Williams Communications emerged from Chapter 11 bankruptcy last week with a new name, no debt and $375 million available in credit.
The carrier will now be known as WilTel Communications Group. It will continue to serve a customer base consisting mostly of other carriers, but also including large corporate network accounts. WilTel's business focus and product portfolio will remain the same.
The carrier, which operates a national fiber-optic network and provides connectivity to some international customers, filed for bankruptcy in April.
After spending billions of dollars building out its network, the company was struggling under a debt load of about $6 billion.
Williams didn't lose any major customers during its bankruptcy, and its past financial woes aren't likely to scare off clients, says Russ McGuire, chief strategist with TeleChoice and a Network World columnist.
"Who among their competitors hasn't been in bankruptcy or some sort of financial trouble?" he asks.
Williams competes most directly in the wholesale market with carriers such as Global Crossing and Level 3 Communications.
Seth Libby, a senior analyst with The Yankee Group, says Level 3 might have an edge over the others just because it has avoided filing for bankruptcy protection.
"They have some huge debt, but they've lasted longer than many people expected," he says.

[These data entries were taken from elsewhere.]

--- src/flat_wrapper.sv ---
// flat-port wrapper written by rule: the top's interface ports become plain ports
module pattern_detector_param_flat import pattern_detector_param_pkg::*;
#(
  parameter int           N           = 4,
  parameter logic [N-1:0] DEFAULT_PAT = N'(PAT_1011),
  parameter logic         DEFAULT_OVL = OVL_ON,
  parameter int           CW          = 8
)
  (clk, rst, bus_en, bus_in, bus_load, bus_pat, bus_overlap, bus_clr_cnt, bus_q, bus_count, bus_busy_fill);
  pattern_detector_param_if #(.N(N), .CW(CW)) bus_i ();
  input  logic clk;
  input  logic rst;
  input wire logic [$bits(bus_i.en)-1:0] bus_en;
  input wire logic [$bits(bus_i.in)-1:0] bus_in;
  input wire logic [$bits(bus_i.load)-1:0] bus_load;
  input wire logic [$bits(bus_i.pat)-1:0] bus_pat;
  input wire logic [$bits(bus_i.overlap)-1:0] bus_overlap;
  input wire logic [$bits(bus_i.clr_cnt)-1:0] bus_clr_cnt;
  output wire logic [$bits(bus_i.q)-1:0] bus_q;
  output wire logic [$bits(bus_i.count)-1:0] bus_count;
  output wire logic [$bits(bus_i.busy_fill)-1:0] bus_busy_fill;
  assign bus_i.en = bus_en;
  assign bus_i.in = bus_in;
  assign bus_i.load = bus_load;
  assign bus_i.pat = bus_pat;
  assign bus_i.overlap = bus_overlap;
  assign bus_i.clr_cnt = bus_clr_cnt;
  assign bus_q = bus_i.q;
  assign bus_count = bus_i.count;
  assign bus_busy_fill = bus_i.busy_fill;
  pattern_detector_param #(.N(N), .DEFAULT_PAT(DEFAULT_PAT), .DEFAULT_OVL(DEFAULT_OVL), .CW(CW)) u_core (.clk(clk), .rst(rst), .bus(bus_i));
endmodule
$ cat config.mk
export PLATFORM = sky130hd
export DESIGN_NAME = uart_sample_seq
export DESIGN_NICKNAME = d
export VERILOG_FILES = /design/src/rtl/uart_sample_seq.sv
export SDC_FILE = /design/constraint.sdc
export NUM_CORES = 1
export LEC_CHECK = 0
export BUFFER_PORTS_ARGS = -buffer_cell sky130_fd_sc_hd__buf_2
export CORE_ASPECT_RATIO = 0.8
export CORE_MARGIN = 5
export CORE_UTILIZATION = 51
export CTS_BUF_LIST = sky130_fd_sc_hd__clkbuf_8
export DETAILED_ROUTE_END_ITERATION = 6
export PLACE_DENSITY_LB_ADDON = 0.2
export SYNTH_ARGS = -nofsm -noshare
export SYNTH_HDL_FRONTEND = slang
export SYNTH_SLANG_ARGS = --single-unit
$ cat constraint.sdc
create_clock -name clk -period 3.6 [get_ports clk]
set_input_delay 0.36 -clock clk [delete_from_list [all_inputs] [get_ports clk]]
set_output_delay 0.36 -clock clk [all_outputs]
set_load 0.05 [all_outputs]
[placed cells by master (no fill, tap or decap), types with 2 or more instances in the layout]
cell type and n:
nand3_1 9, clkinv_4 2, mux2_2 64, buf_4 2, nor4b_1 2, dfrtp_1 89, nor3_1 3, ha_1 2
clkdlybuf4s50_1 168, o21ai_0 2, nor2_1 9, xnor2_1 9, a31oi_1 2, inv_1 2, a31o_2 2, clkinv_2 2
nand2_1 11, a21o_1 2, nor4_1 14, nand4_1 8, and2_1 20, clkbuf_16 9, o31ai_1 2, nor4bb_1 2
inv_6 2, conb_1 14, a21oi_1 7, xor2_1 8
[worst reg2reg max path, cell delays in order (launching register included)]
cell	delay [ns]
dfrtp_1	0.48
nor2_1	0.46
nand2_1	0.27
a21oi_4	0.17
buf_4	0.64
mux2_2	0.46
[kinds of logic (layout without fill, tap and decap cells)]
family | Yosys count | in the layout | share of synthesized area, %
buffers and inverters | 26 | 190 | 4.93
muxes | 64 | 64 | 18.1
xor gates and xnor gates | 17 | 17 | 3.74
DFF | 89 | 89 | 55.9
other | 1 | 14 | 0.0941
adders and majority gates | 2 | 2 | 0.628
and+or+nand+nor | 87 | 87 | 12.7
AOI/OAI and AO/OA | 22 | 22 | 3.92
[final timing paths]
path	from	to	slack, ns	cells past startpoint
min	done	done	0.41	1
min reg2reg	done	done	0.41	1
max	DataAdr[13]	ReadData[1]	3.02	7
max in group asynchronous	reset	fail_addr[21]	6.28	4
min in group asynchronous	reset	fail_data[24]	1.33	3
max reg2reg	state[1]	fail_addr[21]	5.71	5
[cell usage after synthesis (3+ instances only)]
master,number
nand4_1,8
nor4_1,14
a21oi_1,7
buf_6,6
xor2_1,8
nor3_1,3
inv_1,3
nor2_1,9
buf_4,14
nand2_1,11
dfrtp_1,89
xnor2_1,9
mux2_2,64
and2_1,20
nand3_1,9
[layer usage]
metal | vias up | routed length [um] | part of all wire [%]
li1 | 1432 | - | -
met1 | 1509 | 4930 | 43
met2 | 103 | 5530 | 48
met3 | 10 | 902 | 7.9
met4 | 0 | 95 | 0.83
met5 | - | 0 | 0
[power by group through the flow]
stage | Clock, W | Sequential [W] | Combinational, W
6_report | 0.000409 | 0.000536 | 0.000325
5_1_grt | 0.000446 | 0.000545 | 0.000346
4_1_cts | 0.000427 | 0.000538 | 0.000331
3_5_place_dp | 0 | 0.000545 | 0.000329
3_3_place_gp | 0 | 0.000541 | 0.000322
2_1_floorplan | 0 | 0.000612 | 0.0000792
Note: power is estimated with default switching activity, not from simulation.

Observers also are curious to see what effect the newly debt-free carriers will have on service pricing. The concern is that they will continue to force prices down, making it even more difficult for carriers to turn a profit.
"There needs to be some consolidation in the industry," McGuire says. "If nothing changes, in two years all those companies that filed for Chapter 11 will be filing for Chapter 7 bankruptcy."
(In a Chapter 7 bankruptcy filing, a business' assets are liquidated, instead of the business reorganizing as it does under Chapter 11.)